The dark jungles of New Guinea hid the curse of the Dutch planter whose family were savagely slaughtered in a slave uprising centuries ago. His old manuscript was hidden away in a rusty canister, passed on from generation to generation. Ralph Nevinson was the man who, in his violation of the script, incurred the curse on himself, his family, and friend.
Together they heard the weird music of the flute. Each day it approached closer. Each time it was more urgent. Urging them to leave the safety of home and follow the mad dancing white figure, that would lead them all to their deaths …
Edgar Mittelholzer, author of the KAYWANA TRILOGY, is a powerful storyteller. No-one will forget the chilly fear of this tale, for a long time after they close this book.
British Guiana, 1930s. Twenty-something Milton Woodsley abhors being a useful member of society, so he becomes an artist. His family are embarrassed, but at least Milton finds a sympathetic ear in Ralph Nevinson, an avuncular family friend as well as owner of a timber company. One day Milton is invited by Nevinson to tag along for a steamer family trip upstream (i.e. to the jungle where the sawmill is located), the given reason being that Milton is commissioned to paint some jungle-themed pictures to be hung in the office of Nevinson's firm.
Naturally Nevinson has an ulterior motive. Turns out he's one of those nosey antiquarians (MRJ is name-checked in the story), obsessed with the region's Dutch colonial past. Inevitably, one day he bumped into a cursed manuscript, apparently written by a Dutch necromancer whose whole family had been killed during a slave rebellion. Said demonologist knew that his soul would not rest in peace unless his bones were given a proper Christian burial, so he left the manuscript before shooting himself. Clever! Now anyone who touches the manuscript is cursed, the symptom of said curse being that the cursed person will, from time to time, hear the playing of a flute inaudible to others. The simple tune will come closer and closer day by day, until the cursed person is finally lured by the flute player to commit suicide. Nevinson has been hearing the music for some time now, and that's why he enlists Milton's help covertly (the artist type naturally knows how to fight the supernatural—he's got nothing better to do anyway).

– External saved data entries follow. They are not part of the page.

Context: an optimization exercise on an open-source flow, tuned for small area, a short achievable clock period and few clock cycles per item. The choices shown serve that exercise and are no tape-out recipe.
Where RTL was checked, it was by simulation tests only, not by an equivalence proof against the original.
No activity file was given, so power comes from the tool's default toggle rates.

run A:
## servo_slew_limited_pwm_top
module servo_slew_limited_pwm_top #(
  parameter int CHANNELS = 5
) (
  input  logic               clk,
  input  logic               rst_n,
  input  logic               in_valid,
  output logic               in_ready,
  input  logic               in_op,
  input  logic [2:0]         in_channel,
  input  logic signed [11:0] in_target_pos,
  input  logic [11:0]        in_step_limit,
  input  logic               in_enable_req,
  input  logic [4:0]         in_pins_low,
  output logic               out_valid,
  input  logic               out_ready,
  output logic [2:0]         out_channel,
  output logic               out_pwm_write,
  output logic [11:0]        out_pwm_value,
  output logic               out_last,
  input  logic               cfg_we,
  input  logic [1:0]         cfg_index,
  input  logic [11:0]        cfg_wdata
);
Size: roughly 400 flip-flops.
make LEC_CHECK=0 ABC_CLOCK_PERIOD_IN_PS=5000 CAP_MARGIN=20 CORE_MARGIN=2 CORE_UTILIZATION=40 SETUP_SLACK_MARGIN=5 SLEW_MARGIN=20 finish   # period 11.0 ns
run.sh (not shown) runs the stock make flow with config.mk's settings and CLKGATE_MAP_FILE= SYNTH_SCRIPT=/design/flow/synth_recipe.tcl, a recipe that flattens the netlist after the stock synthesis.
Testbench counts of run A, summed over its fixed seeds: cycles 9,884, items 9,600.
Edits applied to the flow inputs when going from run A to run B:
diff --git a/flow/design.v b/flow/design.v
--- a/flow/design.v
+++ b/flow/design.v
@@ -192,15 +192,15 @@
   logic [5:0]         set_lq;
   logic [6:0]         set_lr;
   logic               set_en;
   always_comb begin
     set_ch  = d0 ? q0_ch  : q1_ch;
     set_tgt = d0 ? q0_tgt : q1_tgt;
     set_lq  = d0 ? q0_lq  : q1_lq;
-    set_lr  = 7'((d0 ? q0_llo : q1_llo) - ({1'b0, set_lq} * 7'd100));
+    set_lr  = d0 ? 7'(q0_llo - ({1'b0, q0_lq} * 7'd100)) : 7'(q1_llo - ({1'b0, q1_lq} * 7'd100));
     set_en  = d0 ? q0_en  : q1_en;
   end
   logic [3:0] pos;
   logic [4:0] swe;
   always_comb begin
     pos = 4'(h) + 4'd6 - 4'(set_ch);
     if (pos >= 4'd5) pos = pos - 4'd5;
@@ -294,18 +294,19 @@
         end
       end
     end
   end
   logic               p1_v, p1_calc, p1_dis, p1_rnz;
   logic signed [11:0] p1_q;
   logic               p2_calc, p2_dis, p2_s;
-  logic [11:0]        p2_m;
+  logic [16:0]        p2_a, p2_b;
   logic               s1, inc1;
   logic [10:0]        m1;
-  logic [22:0]        prod1;
+  logic [16:0]        a1, b1;
+  logic [25:0]        acc;
   logic signed [13:0] raw;
   logic [11:0]        pwm_c;
   always_ff @(posedge clk) begin
     if (!rst_n) begin
       p1_v <= 1'b0;
       p2_v <= 1'b0;
     end else if (ready) begin
@@ -318,26 +319,29 @@
       p1_calc <= mov;
       p1_dis  <= dis;
       p1_q    <= qn;
       p1_rnz  <= rn != 7'd0;
       p2_calc <= p1_calc;
       p2_dis  <= p1_dis;
       p2_s    <= s1;
-      p2_m    <= prod1[21:10];
+      p2_a    <= a1;
+      p2_b    <= b1;
     end
   end
   always_comb begin
-    s1    = p1_q[11];
-    inc1  = s1 && !p1_rnz;
-    m1    = s1 ? ~p1_q[10:0] : p1_q[10:0];
-    prod1 = 23'(m1 * gain_r) + (inc1 ? 23'(gain_r) : 23'd0);
+    s1   = p1_q[11];
+    inc1 = s1 && !p1_rnz;
+    m1   = s1 ? ~p1_q[10:0] : p1_q[10:0];
+    a1   = 17'(m1 * gain_r[5:0]) + (inc1 ? 17'(gain_r[5:0]) : 17'd0);
+    b1   = 17'(m1 * gain_r[11:6]) + (inc1 ? 17'(gain_r[11:6]) : 17'd0);
   end
   always_comb begin
-    raw = p2_s ? 14'($signed({2'b0, mid_r}) - $signed({2'b0, p2_m}))
-               : 14'($signed({2'b0, mid_r}) + $signed({2'b0, p2_m}));
+    acc = {4'd0, mid_r, 10'd0} + ({9'd0, p2_a} ^ {26{p2_s}})
+        + (({9'd0, p2_b} ^ {26{p2_s}}) << 6) + (p2_s ? 26'd1088 : 26'd0);
+    raw = acc[23:10];
     if (raw < sslp_pkg::PWM_MIN)      pwm_c = 12'd200;
     else if (raw > sslp_pkg::PWM_MAX) pwm_c = 12'd3250;
     else                              pwm_c = raw[11:0];
   end
   logic        wr0, wr1;
   logic [11:0] val0, val1;
   logic        push;
Against run A as the reference, run B delivers a higher combinational share of power.
Relative to run A, the design area of run B is higher by 120 µm².
Run A has a lower post-place setup slack than run B.
On proportion of cell area spent on the clock network, run A tracks run B almost exactly.
Row fraction of the cycle the final worst path needs: run B lower / run A higher
Going from run A to run B, global-route wire length before repair shrinks by 4.7%.
Run B ends up with higher part of the Yosys area used for sequential elements than run A does.
Run A -> run B: multi-input logic cell count decreased slightly
Per the comparison of run B with run A, total via count after detailed routing decreased 744; end-of-flow core utilization dropped 0.24 points; shortest period the worst path allows has decreased; number of instances in the synthesized netlist now sits lower.
Number of inserted filler cells in the final layout (higher): run B
Of run B and run A, it is run B that has the lower setup fix buffers added after clock tree synthesis.
For run B, only the layout was checked, not whether the RTL still works.

========
P:
servo_slew_limited_pwm_top, a different RTL version from the one above (not shown whole).
For scale: roughly 420 flip-flops, roughly 25000 um^2 of cells after synthesis.
Settings: LEC_CHECK=0, ABC_CLOCK_PERIOD_IN_PS=5000, CAP_MARGIN=20, CORE_MARGIN=2, CORE_UTILIZATION=40, SETUP_SLACK_MARGIN=5, SLEW_MARGIN=20; clock period 11.0 ns.
P did not stop at any stage, and its layout met the timing, design-rule and antenna checks.
Input changes introduced in Q (baseline for comparison: P):
--- a/flow/design.v
+++ b/flow/design.v
@@ -189,21 +189,21 @@
   end
   logic [2:0]         set_ch;
   logic signed [11:0] set_tgt;
   logic [5:0]         set_lq;
   logic [6:0]         set_lr;
   logic               set_en;
   always_comb begin
     set_ch  = d0 ? q0_ch  : q1_ch;
     set_tgt = d0 ? q0_tgt : q1_tgt;
     set_lq  = d0 ? q0_lq  : q1_lq;
-    set_lr  = d0 ? 7'(q0_llo - ({1'b0, q0_lq} * 7'd100)) : 7'(q1_llo + ({1'b0, q1_lq} * 7'd28));
+    set_lr  = 7'((d0 ? q0_llo : q1_llo) - ({1'b0, set_lq} * 7'd100));
     set_en  = d0 ? q0_en  : q1_en;
   end
   logic [3:0] pos;
   logic [4:0] swe;
   always_comb begin
     pos = 4'(h) + 4'd6 - 4'(set_ch);
     if (pos >= 4'd5) pos = pos - 4'd5;
     if (pos >= 4'd5) pos = pos - 4'd5;
     for (int k = 0; k < 5; k++)
       swe[k] = set_drain && (set_ch < 3'd5) && (pos == 4'(k));
@@ -213,57 +213,58 @@
   logic [6:0]         rlr [5];
   logic               rreq[5];
   logic               ren [5];
   logic               rz  [5];    
   logic signed [11:0] rq  [5];
   logic [6:0]         rr  [5];
   logic signed [11:0] q0, t0;
   logic [6:0]         r0, lr0;
   logic [5:0]         lq0;
   logic               pin, en_new, dis, mov;
-  logic signed [11:0] qa, qb;
-  logic [6:0]         ra, rb;
+  logic signed [12:0] d;
+  logic signed [13:0] dm, dp;
   logic [7:0]         s;
-  logic               e_zero, rate_nz, up, dn, cy, bw;
+  logic               e_pos, e_zero, e_neg, rate_nz, up, dn, cy, bw;
   logic signed [11:0] qn;
   logic [6:0]         rn;
   always_comb begin
     t0      = rt[0];
     q0      = rz[0] ? 12'sd0 : rq[0];
     r0      = rz[0] ? 7'd0 : rr[0];
     lq0     = rlq[0];
     lr0     = rlr[0];
     pin     = pins_e[h];
     en_new  = rreq[0] || (ren[0] && !pin);
     dis     = ren[0] && !rreq[0] && pin;
+    d       = 13'(t0) - 13'(q0);
+    dm      = 14'(t0) - 14'(q0) - 14'($signed({1'b0, lq0}));
+    dp      = 14'(t0) - 14'(q0) + 14'($signed({1'b0, lq0}));
     s       = 8'(r0) + 8'(lr0);
+    e_pos   = d > 13'sd0;
+    e_zero  = (d == 13'sd0) && (r0 == 7'd0);
+    e_neg   = !e_pos && !e_zero;
+    rate_nz = (lq0 != 6'd0) || (lr0 != 7'd0);
+    up      = e_pos && rate_nz && (dm > 14'sd1 || (dm == 14'sd1 && s < 8'd100));
+    dn      = e_neg && rate_nz && (dp < 14'sd0 || (dp == 14'sd0 && lr0 < r0));
     cy      = s >= 8'd100;
     bw      = r0 < lr0;
-    qa      = q0 + 12'($signed({1'b0, lq0})) + 12'(cy);
-    qb      = q0 - 12'($signed({1'b0, lq0})) - 12'(bw);
-    ra      = cy ? 7'(s - 8'd100) : s[6:0];
-    rb      = bw ? 7'(r0 - lr0 + 7'd100) : 7'(r0 - lr0);
-    rate_nz = (lq0 != 6'd0) || (lr0 != 7'd0);
-    e_zero  = (t0 == q0) && (r0 == 7'd0);
-    up      = rate_nz && (t0 > qa);
-    dn      = rate_nz && (t0 < qb || (t0 == qb && rb != 7'd0));
     if (up) begin
-      qn = qa;
-      rn = ra;
+      qn = q0 + 12'($signed({1'b0, lq0})) + 12'(cy);
+      rn = cy ? 7'(s - 8'd100) : s[6:0];
     end else if (dn) begin
-      qn = qb;
-      rn = rb;
+      qn = q0 - 12'($signed({1'b0, lq0})) - 12'(bw);
+      rn = bw ? 7'(r0 - lr0 + 7'd100) : 7'(r0 - lr0);
     end else begin
       qn = t0;
       rn = 7'd0;
     end
-    mov     = en_new && !e_zero;
+    mov = en_new && !e_zero;
   end
   always_ff @(posedge clk) begin
     for (int k = 0; k < 5; k++) begin
       if (swe[k]) begin
         rt[k]  <= set_tgt;
         rlq[k] <= set_lq;
         rlr[k] <= set_lr;
       end else begin
         rt[k]  <= rt[(k + 4) % 5];
         rlq[k] <= rlq[(k + 4) % 5];
### Flow results
- Taking P as the reference point, the starting utilization of the core area of Q falls by 0.24 points.
- The higher area added between synthesis and finish of Q and P is in P.
- | cell area after layout | higher: P |
- Reported for Q and P, number of pins exceeding their max-slew limit in the final report turned out identical to the last digit.
- P vs Q, highest-delay cell along the critical path: sky130_fd_sc_hd__fa_2 vs sky130_fd_sc_hd__fa_1
- Compared with P, in Q power density over cell area went down by 11 nW/um^2, depth of the critical timing path with buffers and inverters included shrank by 3, overall power of the completed layout saw a decrease, overall die area climbed about 1%.
No functional check of the RTL was part of any run of this note.

-- port drivers added, routing unchanged --
No port has a modelled driver above. Below, the same layouts with a new extraction and two added sets of constraints.
Step 1, drivers: a clkbuf_16 drives clk and a buf_2 each remaining input, both assumed.
Step 2 times the ports against the registers' clock, not the clock port: input delays grow and output delays shrink by t, the midpoint of the rising clock arrivals with the driver on.
a / b / c = no drivers / after step 1 / after step 2; a / b = the first two.
run | shift t [ns] | setup slack, ns | worst hold slack (ns) | clock arrival spread, ns | cell pins on the clock port's net
run A | 0.641 | 5.247 / 5.247 / 5.247 | 0.289 / 0.289 / 0.289 | 0.055 / 0.055 | 1
run B | 0.639 | 5.280 / 5.280 / 5.239 | 0.316 / 0.316 / 0.316 | 0.042 / 0.041 | 1
P | 0.638 | 4.948 / 4.948 / 4.948 | 0.285 / 0.285 / 0.285 | 0.053 / 0.052 | 1
Q | 0.629 | 5.327 / 5.327 / 5.053 | 0.325 / 0.325 / 0.325 | 0.015 / 0.015 | 1
After both steps setup and hold are still met in every run listed. The setup slack of Q, which loses most, moves by 0.000 ns with the drivers and by -0.274 ns with both steps.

Solution to the curse? Find the place in the dense jungle where the Dutch guy killed himself and bury his bones and flute properly. Find how? That's the predicament facing Nevinson, his snobbish and racist wife Nell, his rebellious daughter Jessie and Milton, who will be joined by doughty native servant Rayburn when they arrive at the jungle cottage to complete the cast. Locating the place aside, the demons the Dutch guy used to deal with seem none too pleased with the prospect of having his soul set free.
I think I should have enjoyed this one a lot. However, despite the promising opening, I found myself rushing through the last hundred or so pages. But then it's not likely you will read another ghost story set in Guyana and replete with racial terms of yesteryear, so still recommended.